_ASSIGNED TASK:_ Lines holding the string "beta" are the ones to copy; find them all in the data.

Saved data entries
┌────────

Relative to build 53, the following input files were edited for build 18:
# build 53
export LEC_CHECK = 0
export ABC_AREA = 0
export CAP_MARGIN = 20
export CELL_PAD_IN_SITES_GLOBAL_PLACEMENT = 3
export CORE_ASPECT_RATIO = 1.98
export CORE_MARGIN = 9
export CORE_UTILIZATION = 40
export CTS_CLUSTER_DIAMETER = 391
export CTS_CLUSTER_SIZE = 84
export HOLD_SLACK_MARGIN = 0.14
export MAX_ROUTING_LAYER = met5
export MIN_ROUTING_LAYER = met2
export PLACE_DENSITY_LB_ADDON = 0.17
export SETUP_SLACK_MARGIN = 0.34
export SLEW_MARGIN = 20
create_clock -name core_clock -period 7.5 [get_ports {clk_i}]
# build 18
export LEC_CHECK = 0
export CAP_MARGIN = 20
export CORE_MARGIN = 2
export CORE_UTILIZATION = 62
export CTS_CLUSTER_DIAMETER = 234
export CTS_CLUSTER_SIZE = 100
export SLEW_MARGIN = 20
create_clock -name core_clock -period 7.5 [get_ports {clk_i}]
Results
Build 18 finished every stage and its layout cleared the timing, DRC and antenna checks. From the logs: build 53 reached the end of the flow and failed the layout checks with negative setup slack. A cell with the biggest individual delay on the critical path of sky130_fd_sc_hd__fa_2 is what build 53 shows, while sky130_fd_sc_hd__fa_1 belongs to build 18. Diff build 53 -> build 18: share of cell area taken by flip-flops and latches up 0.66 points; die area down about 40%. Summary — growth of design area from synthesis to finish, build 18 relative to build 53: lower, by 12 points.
Design processing_fsm, start of the top module:
module processing_fsm(clock, reset, start_signal, size, done, 
                            buf_0_write_en, buf_1_write_en, error_buf_write_en,
                            buf_0_w_data, buf_1_w_data, error_mem_w_data,
                            buf_0_r_data, buf_1_r_data, error_mem_r_data,
                            buf_0_addr, buf_1_addr, error_mem_addr, buf_sel);
For scale: roughly 3,000 cells after synthesis, ~0.023 sq mm of cells after synthesis.
clock: 4.34 ns
lec_check: 0
abc_area: 1
cap_margin: 0
core_aspect_ratio: 0.92
core_margin: 2
core_utilization: 72
cts_cluster_diameter: 42
gpl_timing_driven: 1
hold_slack_margin: -0.09
max_routing_layer: met5
min_routing_layer: met1
place_density: 0.36
setup_slack_margin: 0.09
slew_margin: 25
tns_end_percent: 5
run.sh (not shown) runs the stock make flow with config.mk's settings and CLKGATE_MAP_FILE=.
The first run reached the layout checks and failed them: setup timing.
Then changed:
ABC_AREA = default   (was 1)
CAP_MARGIN = 20   (was 0)
CORE_ASPECT_RATIO = default   (was 0.92)
CORE_UTILIZATION = 33   (was 72)
CTS_CLUSTER_DIAMETER = default   (was 42)
HOLD_SLACK_MARGIN = default   (was -0.09)
PLACE_DENSITY = default   (was 0.36)
PLACE_DENSITY_LB_ADDON = 0.19   (was default)
SLEW_MARGIN = 20   (was 25)
TNS_END_PERCENT = 70   (was 5)
clock period = 6.49 ns   (was 4.34 ns; I/O delays follow)
With this change the flow finished clean. Die area went up by 110%. First-iteration DRC count came out lower by 76%. Setup slack gets better by 1300 ps. Hold slack improves by 210 ps. Fmax drops by 15%.
Then changed:
CORE_UTILIZATION = 72   (was 33)
GPL_TIMING_DRIVEN = default   (was 1)
MAX_ROUTING_LAYER = default   (was met5)
MIN_ROUTING_LAYER = default   (was met1)
PLACE_DENSITY = 0.79   (was default)
PLACE_DENSITY_LB_ADDON = default   (was 0.19)
SETUP_SLACK_MARGIN = default   (was 0.09)
TNS_END_PERCENT = default   (was 70)
clock period = 4.33 ns   (was 6.49 ns; I/O delays follow)
=> Now the flow completed, yet does not pass: setup timing. Via count goes up by roughly a tenth. Routed wire length fell slightly. Utilization goes up by 47 points. Register-to-register slack gets worse by 1500 ps. Setup slack is worse by 1500 ps.
Then changed:
CORE_UTILIZATION = 33   (was 72)
PLACE_DENSITY = default   (was 0.79)
clock period = 5.51 ns   (was 4.33 ns; I/O delays follow)
The new run finished with timing, DRC and antenna clean.
Global-route usage is lower by 21 points.
Non-clock buffer count fell by 127.
Setup slack improves by 730 ps.
Synthesized area stays the same.
Final cell count is higher by roughly a tenth.
Then changed:
CORE_UTILIZATION = 70   (was 33)
clock period = 8.6 ns   (was 5.51 ns; I/O delays follow)
Cell area goes down by about 3.7%.
Sequential share of layout area goes up by 0.92 points.
Die size goes down by about 50%.
Core utilization goes up by 39 points.
Via count goes up by about 2.7%.
Global-route usage goes up by 19 points.
Clock skew is about the same.
Worst setup slack improves by 2900 ps.
Register-to-register slack improves by 2900 ps.
Hold slack degrades by 12 ps.

========
## alpha
processing_fsm again, from the RTL that the note above started with.
make LEC_CHECK=0 CAP_MARGIN=20 CORE_MARGIN=2 CORE_UTILIZATION=72 GPL_TIMING_DRIVEN=1 MAX_ROUTING_LAYER=met5 MIN_ROUTING_LAYER=met1 PLACE_DENSITY=0.78 SETUP_SLACK_MARGIN=0.09 SLEW_MARGIN=20 TNS_END_PERCENT=100 finish   # period 4.56 ns
Completing all stages was not enough for alpha: its layout failed the final checks because of setup timing.
Changes in beta relative to alpha:
- a deleted MIN_ROUTING_LAYER that had been met1
- a deleted TNS_END_PERCENT that had been 100
- a change of CORE_UTILIZATION from 72 to 40
- a deleted PLACE_DENSITY that had been 0.78
- a deleted SETUP_SLACK_MARGIN that had been 0.09
- a deleted MAX_ROUTING_LAYER that had been met5
- a deleted GPL_TIMING_DRIVEN that had been 1
- a change of the clock period (ns, I/O delays scaled along) from 4.56 to 5.51
## What came out
- beta: done, clean on timing, DRC and antenna
- Area after detailed placement was lower in the run labelled beta.
- Side by side, all-layer global routing usage turned out lower in beta than in alpha.
- Against alpha, beta reports a final cell count that is higher.
- Changes observed in beta relative to alpha: post-route core utilization decreased by 37 points relative to the old numbers; design area shows a reduction of about 1.3%.

========
processing_fsm again, from the RTL that the note above started with.
Settings: LEC_CHECK=0, CAP_MARGIN=20, CORE_MARGIN=2, CORE_UTILIZATION=72, GPL_TIMING_DRIVEN=1, MAX_ROUTING_LAYER=met5, MIN_ROUTING_LAYER=met1, PLACE_DENSITY=0.78, SETUP_SLACK_MARGIN=-0.13, SLEW_MARGIN=20, TNS_END_PERCENT=10; clock period 4.46 ns.
The first run completed and failed the layout checks on negative setup slack.
==> next run, changes <==
GPL_TIMING_DRIVEN = default   (was 1)
MAX_ROUTING_LAYER = default   (was met5)
MIN_ROUTING_LAYER = default   (was met1)
PLACE_DENSITY = 0.79   (was 0.78)
SETUP_SLACK_MARGIN = -0.42   (was -0.13)
TNS_END_PERCENT = default   (was 10)
clock period = 4.24 ns   (was 4.46 ns; I/O delays follow)
The changed run finished with negative setup slack left.
Die size does not change.
Cell area climbs slightly.
Routed wire length came out lower by a few percent.
Worst setup slack degrades by 230 ps.
==> next run, changes <==
CTS_CLUSTER_DIAMETER = 29   (was default)
SETUP_SLACK_MARGIN = 0.59   (was -0.42)
TNS_END_PERCENT = 10   (was default)
The new run finished with negative setup slack left.
Final area rises by a few percent.
Final cell count rises by a few percent.
Clock-buffer cell count rises by 43.
Wire length rises by about a fifth.
Worst setup slack loses 560 ps.
Via count rises by a little under a tenth.
==> next run, changes <==
CTS_CLUSTER_DIAMETER = 355   (was 29)
HOLD_SLACK_MARGIN = 0.29   (was default)
SETUP_SLACK_MARGIN = -0.42   (was 0.59)
TNS_END_PERCENT = default   (was 10)
clock period = 4.19 ns   (was 4.24 ns; I/O delays follow)
The new run completed, yet does not pass: negative setup slack.
Setup slack improves by 470 ps.
Clock skew fell by 15 ps.
Fmax rose by 11%.
Routed wire length fell by 13%.
Die size stays the same.
==> next run, changes <==
CORE_UTILIZATION = 40   (was 72)
CTS_CLUSTER_DIAMETER = default   (was 355)
HOLD_SLACK_MARGIN = default   (was 0.29)
PLACE_DENSITY = default   (was 0.79)
SETUP_SLACK_MARGIN = default   (was -0.42)
clock period = 7.0 ns   (was 4.19 ns; I/O delays follow)
=> The new run finished clean. Critical path depth stays the same. Cell count goes up by 5.3%.
==> next run, changes <==
CORE_UTILIZATION = 68   (was 40)
clock period = 5.52 ns   (was 7.0 ns; I/O delays follow)
After rerunning: Fmax is higher by about 3.2%. Global-route usage is higher by 15 points. Setup slack got worse by 1300 ps. Critical path depth stays the same. Design area is lower by about 1.3%. Routed wire length came out lower by about 2.5%.
Setup of nickel:
## ULA_LCD
module ULA_LCD(clk, rst, rs, rw, en, dados, SOMA, SUBT, MULT, IGUAL, A, B, sinalA, sinalB);
make LEC_CHECK=0 ABC_AREA=1 CAP_MARGIN=20 CORE_MARGIN=2 CORE_UTILIZATION=71 CTS_CLUSTER_DIAMETER=208 CTS_CLUSTER_SIZE=20 SLEW_MARGIN=20 finish   # period 63.4 ns
run.sh (not shown) runs the stock make flow with config.mk's settings and CLKGATE_MAP_FILE=.
Run status, nickel: aborted in 5_1_grt, error GRT-0116
Here is what was changed in the inputs of fjord compared with nickel.
- removing CTS_CLUSTER_DIAMETER (formerly 208)
- removing CTS_CLUSTER_SIZE (formerly 20)
- changing the clock period (ns, I/O delays scaled along) from 63.4 to 106.0
==> results <==
Across nickel and fjord, a clean result was obtained everywhere but in nickel. The flow ended early for nickel: it failed with a tool error in 5_1_grt. Reported for nickel and fjord, proportion of synthesized flip-flops having asynchronous set or reset turned out identical to the last digit. fjord -> nickel: sequential fraction of the synthesis area delta 0, exact match. Diff nickel -> fjord: total clock buffers created by CTS went up 8; compound-cell area share of the yosys netlist shows no meaningful change; cell resize tally after clock tree synthesis fell by 439; buffers inserted during post-CTS setup optimization down 826; instance area at placement shrank by 14%. fjord ends up with a cell total after placement that is 1403 lower than in nickel. nickel → fjord: worst setup timing slack at the placement stage picked up an extra 17.24 ns, last weighted congestion value of the routability-driven placer went down 11%, post-synthesis instance total barely changed.

* * *

== main ==
ULA_LCD again, from the RTL that the note above started with.
export LEC_CHECK = 0
export ABC_AREA = 1
export CAP_MARGIN = 20
export CORE_ASPECT_RATIO = 1.22
export CORE_MARGIN = 2
export CORE_UTILIZATION = 71
export CTS_CLUSTER_SIZE = 100
export PLACE_DENSITY = 0.4
export SLEW_MARGIN = 20
export TNS_END_PERCENT = 15
create_clock -name core_clock -period 56.9 [get_ports {clk}]
main never completed; the flow aborted with a tool error in global routing (5_1_grt).
The inputs of the feature branch differ from those of main as listed below.
# main
export LEC_CHECK = 0
export ABC_AREA = 1
export CAP_MARGIN = 20
export CORE_ASPECT_RATIO = 1.22
export CORE_MARGIN = 2
export CORE_UTILIZATION = 71
export CTS_CLUSTER_SIZE = 100
export PLACE_DENSITY = 0.4
export SLEW_MARGIN = 20
export TNS_END_PERCENT = 15
create_clock -name core_clock -period 56.9 [get_ports {clk}]
# the feature branch
export LEC_CHECK = 0
export CAP_MARGIN = 20
export CORE_MARGIN = 2
export CORE_UTILIZATION = 66
export SLEW_MARGIN = 20
create_clock -name core_clock -period 96.2 [get_ports {clk}]
[summary]
The feature branch has completed all stages; timing, DRC and antenna checks passed. Side by side, Yosys chip area turned out lower in the feature branch than in main. Number of rows in the core area: the feature branch vs main down about 11%. Chip area in the feature branch is 0.0038 mm2 lower than in main. Compared with main, synthesized cell count in the feature branch decreased by more than a quarter.

* * *

Starting RTL as in the previous note.
Design ULA_LCD, start of the top module:
module ULA_LCD(clk, rst, rs, rw, en, dados, SOMA, SUBT, MULT, IGUAL, A, B, sinalA, sinalB);
Settings: LEC_CHECK=0, CAP_MARGIN=5, CELL_PAD_IN_SITES_DETAIL_PLACEMENT=1, CELL_PAD_IN_SITES_GLOBAL_PLACEMENT=2, CORE_ASPECT_RATIO=1.88, CORE_MARGIN=2, CORE_UTILIZATION=28, MAX_ROUTING_LAYER=met5, MIN_ROUTING_LAYER=met1, PLACE_DENSITY_LB_ADDON=0.09, SETUP_SLACK_MARGIN=5.0, SLEW_MARGIN=5; clock period 178.0 ns.
Edit:
==> flow/config.mk (replaced) <==
export PLATFORM = sky130hd
export DESIGN_NAME = ULA_LCD
export DESIGN_NICKNAME = ULA_LCD
export VERILOG_FILES = /design/flow/design.v
export SDC_FILE = /design/flow/constraint.sdc
export NUM_CORES = 4
export LEC_CHECK = 0
export CAP_MARGIN = 15
export CORE_MARGIN = 2
export CORE_UTILIZATION = 70
export SLEW_MARGIN = 20
==> flow/constraint.sdc (replaced) <==
create_clock -name core_clock -period 89.4 [get_ports {clk}]
set_input_delay 17.8800 -clock core_clock [delete_from_list [all_inputs] [get_ports {clk}]]
set_output_delay 17.8800 -clock core_clock [all_outputs]
set_load 0.01 [all_outputs]
Outcome: Now the flow finished with setup timing left. Wire length falls by a quarter to a third. Hold slack gains 0.0053 ns. Utilization rises by 50 points. Cell count drops by roughly a tenth. Worst setup slack loses 52 ns. Area after synthesis is unchanged. Global-route usage came out higher by 18 points. Design area rises by a few percent. Register-to-register slack is worse by 72 ns. Clock-buffer cell count goes down by 9.
Edit:
--- a/flow/config.mk
+++ b/flow/config.mk
@@ -8 +8 @@
-export CAP_MARGIN = 15
+export CAP_MARGIN = 20
@@ -10 +10 @@
-export CORE_UTILIZATION = 70
+export CORE_UTILIZATION = 40
==> flow/constraint.sdc (replaced) <==
create_clock -name core_clock -period 114.0 [get_ports {clk}]
set_input_delay 22.8000 -clock core_clock [delete_from_list [all_inputs] [get_ports {clk}]]
set_output_delay 22.8000 -clock core_clock [all_outputs]
set_load 0.01 [all_outputs]
Result: With this change the flow passed the timing, design-rule and antenna checks; via count fell by about 10%; synthesized cell count does not change; non-clock buffer count fell by 509; setup slack gains 9.4 ns; synthesized area stays the same; count of clock-buffer cells in the layout rose by 12.
Edit:
--- a/flow/config.mk
+++ b/flow/config.mk
@@ -10 +10,2 @@
-export CORE_UTILIZATION = 40
+export CORE_UTILIZATION = 65
+export MAX_ROUTING_LAYER = met4
==> flow/constraint.sdc (replaced) <==
create_clock -name core_clock -period 90.9 [get_ports {clk}]
set_input_delay 18.1800 -clock core_clock [delete_from_list [all_inputs] [get_ports {clk}]]
set_output_delay 18.1800 -clock core_clock [all_outputs]
set_load 0.01 [all_outputs]
The changed run finished but failed the layout checks on setup timing; setup slack got worse by 8.6 ns; utilization rises by 32 points; worst hold slack improved by 0.0058 ns; global-route usage rises by 17 points; final area rises by 7.2%.
Edit:
--- a/flow/config.mk
+++ b/flow/config.mk
@@ -10,2 +10,2 @@
-export CORE_UTILIZATION = 65
-export MAX_ROUTING_LAYER = met4
+export CORE_UTILIZATION = 40
+export SETUP_SLACK_MARGIN = 5.0
==> flow/constraint.sdc (replaced) <==
create_clock -name core_clock -period 114.0 [get_ports {clk}]
set_input_delay 22.8000 -clock core_clock [delete_from_list [all_inputs] [get_ports {clk}]]
set_output_delay 22.8000 -clock core_clock [all_outputs]
set_load 0.01 [all_outputs]
What happened:
- The changed run completed with no timing, DRC or antenna violations
- die size went up by about 60%
- clock-buffer cell count climbs by 13
- final cell count climbs by about 3.6%
- via count goes down by about 9%
- worst setup slack improved by 12 ns
- hold slack degrades by 0.0058 ns
- routed wire length falls by about 5.5%
Edit:
--- a/flow/config.mk
+++ b/flow/config.mk
@@ -10,2 +10,2 @@
-export CORE_UTILIZATION = 40
-export SETUP_SLACK_MARGIN = 5.0
+export CORE_UTILIZATION = 72
+export CTS_CLUSTER_SIZE = 55
==> flow/constraint.sdc (replaced) <==
create_clock -name core_clock -period 75.7 [get_ports {clk}]
set_input_delay 15.1400 -clock core_clock [delete_from_list [all_inputs] [get_ports {clk}]]
set_output_delay 15.1400 -clock core_clock [all_outputs]
set_load 0.01 [all_outputs]
Effect: With this change the flow stopped in global routing (5_1_grt) with GRT-0116; synthesized cell count does not change; area after synthesis stays the same; die area came out lower by 44%.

└────────

_RESPONSE BOX:_
Changes in beta relative to alpha:
- beta: done, clean on timing, DRC and antenna
- Area after detailed placement was lower in the run labelled beta.
- Side by side, all-layer global routing usage turned out lower in beta than in alpha.
- Against alpha, beta reports a final cell count that is higher.
- Changes observed in beta relative to alpha: post-route core utilization decreased by 37 points relative to the old numbers; design area shows a reduction of about 1.3%.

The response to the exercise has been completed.